▸ Aim of the task:
The records are to be repeated in full. Every line must match.
=== Begin Enclosure ===
$ cat src/rtl/fetch_unit.sv
// Instruction fetch stage: owns the PC, issues one word read at a time to
// instruction memory and buffers returned words in a small prefetch FIFO.
module fetch_unit #(
    parameter logic [31:0] RESET_PC   = 32'h0000_0000,
    parameter int          FIFO_DEPTH = 4
) (
    input  logic        cpu_clk,
    input  logic        cpu_rst,
    output logic        imem_req,
    output logic [31:0] imem_addr,
    input  logic        imem_ack,
    input  logic [31:0] imem_rdata,
    output logic [31:0] cpu_instruction,
    output logic        instruction_RDY_BSY,
    output logic [31:0] fetch_pc,
    input  logic        decoder_rdy_bsy,
    input  logic        redirect_valid,
    input  logic [31:0] redirect_pc
);

    localparam int         PW      = $clog2(FIFO_DEPTH);
    localparam logic [PW:0] DEPTH_C = (PW+1)'(FIFO_DEPTH);

    localparam logic [1:0] S_IDLE = 2'd0;
    localparam logic [1:0] S_REQ  = 2'd1;
    localparam logic [1:0] S_DROP = 2'd2;

    logic [1:0]    state_q, state_d;
    logic [31:0]   pc_q, pc_d;
    logic          req_q, req_d;
    logic [31:0]   addr_q, addr_d;
    logic [PW-1:0] rd_ptr_q, rd_ptr_d;
    logic [PW-1:0] wr_ptr_q, wr_ptr_d;
    logic [PW:0]   count_q, count_d;

    logic [31:0]   fifo_pc_q    [FIFO_DEPTH];
    logic [31:0]   fifo_instr_q [FIFO_DEPTH];

    logic          head_valid;
    logic          pop;
    logic          push;
    logic [PW:0]   count_after;
    logic [31:0]   target_pc;
    logic [31:0]   pc_plus4;

    assign head_valid  = (count_q != '0);
    assign pop         = head_valid & decoder_rdy_bsy;
    assign push        = (state_q == S_REQ) & imem_ack & ~redirect_valid;
    assign count_after = count_q + {{PW{1'b0}}, push} - {{PW{1'b0}}, pop};
    assign target_pc   = redirect_pc & 32'hFFFF_FFFC;
    assign pc_plus4    = pc_q + 32'd4;

    always_comb begin
        state_d  = state_q;
        pc_d     = pc_q;
        req_d    = req_q;
        addr_d   = addr_q;
        rd_ptr_d = pop  ? rd_ptr_q + 1'b1 : rd_ptr_q;
        wr_ptr_d = push ? wr_ptr_q + 1'b1 : wr_ptr_q;
        count_d  = count_after;

        // The pop above still counts; the flush simply discards what remains.
        if (redirect_valid) begin
            count_d  = '0;
            rd_ptr_d = '0;
            wr_ptr_d = '0;
            pc_d     = target_pc;
        end

        case (state_q)
            S_IDLE: begin
                if (redirect_valid) begin
                    state_d = S_REQ;
                    req_d   = 1'b1;
                    addr_d  = target_pc;
                end else if (count_after < DEPTH_C) begin
                    state_d = S_REQ;
                    req_d   = 1'b1;
                    addr_d  = pc_q;
                end
            end
            S_REQ: begin
                if (redirect_valid) begin
                    if (imem_ack) begin
                        addr_d = target_pc;
                    end else begin
                        state_d = S_DROP;
                    end
                end else if (imem_ack) begin
                    pc_d = pc_plus4;
                    if (count_after < DEPTH_C) begin
                        addr_d = pc_plus4;
                    end else begin
                        state_d = S_IDLE;
                        req_d   = 1'b0;
                    end
                end
            end
            S_DROP: begin
                // Stale read completes here; restart at the latest target.
                if (imem_ack) begin
                    state_d = S_REQ;
                    req_d   = 1'b1;
                    addr_d  = redirect_valid ? target_pc : pc_q;
                end
            end
            default: begin
                state_d = S_IDLE;
                req_d   = 1'b0;
            end
        endcase
    end

    always_ff @(posedge cpu_clk) begin
        if (cpu_rst) begin
            state_q  <= S_IDLE;
            pc_q     <= RESET_PC;
            req_q    <= 1'b0;
            addr_q   <= RESET_PC;
            rd_ptr_q <= '0;
            wr_ptr_q <= '0;
            count_q  <= '0;
        end else begin
            state_q  <= state_d;
            pc_q     <= pc_d;
            req_q    <= req_d;
            addr_q   <= addr_d;
            rd_ptr_q <= rd_ptr_d;
            wr_ptr_q <= wr_ptr_d;
            count_q  <= count_d;
        end
    end

    always_ff @(posedge cpu_clk) begin
        if (push) begin
            fifo_pc_q[wr_ptr_q]    <= pc_q;
            fifo_instr_q[wr_ptr_q] <= imem_rdata;
        end
    end

    assign imem_req            = req_q;
    assign imem_addr           = addr_q;
    assign instruction_RDY_BSY = head_valid;
    assign cpu_instruction     = head_valid ? fifo_instr_q[rd_ptr_q] : 32'd0;
    assign fetch_pc            = head_valid ? fifo_pc_q[rd_ptr_q]    : 32'd0;

endmodule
=== End Enclosure ===
▸ Task result:
$ cat src/rtl/fetch_unit.sv
// Instruction fetch stage: owns the PC, issues one word read at a time to
// instruction memory and buffers returned words in a small prefetch FIFO.
module fetch_unit #(
    parameter logic [31:0] RESET_PC   = 32'h0000_0000,
    parameter int          FIFO_DEPTH = 4
) (
    input  logic        cpu_clk,
    input  logic        cpu_rst,
    output logic        imem_req,
    output logic [31:0] imem_addr,
    input  logic        imem_ack,
    input  logic [31:0] imem_rdata,
    output logic [31:0] cpu_instruction,
    output logic        instruction_RDY_BSY,
    output logic [31:0] fetch_pc,
    input  logic        decoder_rdy_bsy,
    input  logic        redirect_valid,
    input  logic [31:0] redirect_pc
);

    localparam int         PW      = $clog2(FIFO_DEPTH);
    localparam logic [PW:0] DEPTH_C = (PW+1)'(FIFO_DEPTH);

    localparam logic [1:0] S_IDLE = 2'd0;
    localparam logic [1:0] S_REQ  = 2'd1;
    localparam logic [1:0] S_DROP = 2'd2;

    logic [1:0]    state_q, state_d;
    logic [31:0]   pc_q, pc_d;
    logic          req_q, req_d;
    logic [31:0]   addr_q, addr_d;
    logic [PW-1:0] rd_ptr_q, rd_ptr_d;
    logic [PW-1:0] wr_ptr_q, wr_ptr_d;
    logic [PW:0]   count_q, count_d;

    logic [31:0]   fifo_pc_q    [FIFO_DEPTH];
    logic [31:0]   fifo_instr_q [FIFO_DEPTH];

    logic          head_valid;
    logic          pop;
    logic          push;
    logic [PW:0]   count_after;
    logic [31:0]   target_pc;
    logic [31:0]   pc_plus4;

    assign head_valid  = (count_q != '0);
    assign pop         = head_valid & decoder_rdy_bsy;
    assign push        = (state_q == S_REQ) & imem_ack & ~redirect_valid;
    assign count_after = count_q + {{PW{1'b0}}, push} - {{PW{1'b0}}, pop};
    assign target_pc   = redirect_pc & 32'hFFFF_FFFC;
    assign pc_plus4    = pc_q + 32'd4;

    always_comb begin
        state_d  = state_q;
        pc_d     = pc_q;
        req_d    = req_q;
        addr_d   = addr_q;
        rd_ptr_d = pop  ? rd_ptr_q + 1'b1 : rd_ptr_q;
        wr_ptr_d = push ? wr_ptr_q + 1'b1 : wr_ptr_q;
        count_d  = count_after;

        // The pop above still counts; the flush simply discards what remains.
        if (redirect_valid) begin
            count_d  = '0;
            rd_ptr_d = '0;
            wr_ptr_d = '0;
            pc_d     = target_pc;
        end

        case (state_q)
            S_IDLE: begin
                if (redirect_valid) begin
                    state_d = S_REQ;
                    req_d   = 1'b1;
                    addr_d  = target_pc;
                end else if (count_after < DEPTH_C) begin
                    state_d = S_REQ;
                    req_d   = 1'b1;
                    addr_d  = pc_q;
                end
            end
            S_REQ: begin
                if (redirect_valid) begin
                    if (imem_ack) begin
                        addr_d = target_pc;
                    end else begin
                        state_d = S_DROP;
                    end
                end else if (imem_ack) begin
                    pc_d = pc_plus4;
                    if (count_after < DEPTH_C) begin
                        addr_d = pc_plus4;
                    end else begin
                        state_d = S_IDLE;
                        req_d   = 1'b0;
                    end
                end
            end
            S_DROP: begin
                // Stale read completes here; restart at the latest target.
                if (imem_ack) begin
                    state_d = S_REQ;
                    req_d   = 1'b1;
                    addr_d  = redirect_valid ? target_pc : pc_q;
                end
            end
            default: begin
                state_d = S_IDLE;
                req_d   = 1'b0;
            end
        endcase
    end

    always_ff @(posedge cpu_clk) begin
        if (cpu_rst) begin
            state_q  <= S_IDLE;
            pc_q     <= RESET_PC;
            req_q    <= 1'b0;
            addr_q   <= RESET_PC;
            rd_ptr_q <= '0;
            wr_ptr_q <= '0;
            count_q  <= '0;
        end else begin
            state_q  <= state_d;
            pc_q     <= pc_d;
            req_q    <= req_d;
            addr_q   <= addr_d;
            rd_ptr_q <= rd_ptr_d;
            wr_ptr_q <= wr_ptr_d;
            count_q  <= count_d;
        end
    end

    always_ff @(posedge cpu_clk) begin
        if (push) begin
            fifo_pc_q[wr_ptr_q]    <= pc_q;
            fifo_instr_q[wr_ptr_q] <= imem_rdata;
        end
    end

    assign imem_req            = req_q;
    assign imem_addr           = addr_q;
    assign instruction_RDY_BSY = head_valid;
    assign cpu_instruction     = head_valid ? fifo_instr_q[rd_ptr_q] : 32'd0;
    assign fetch_pc            = head_valid ? fifo_pc_q[rd_ptr_q]    : 32'd0;

endmodule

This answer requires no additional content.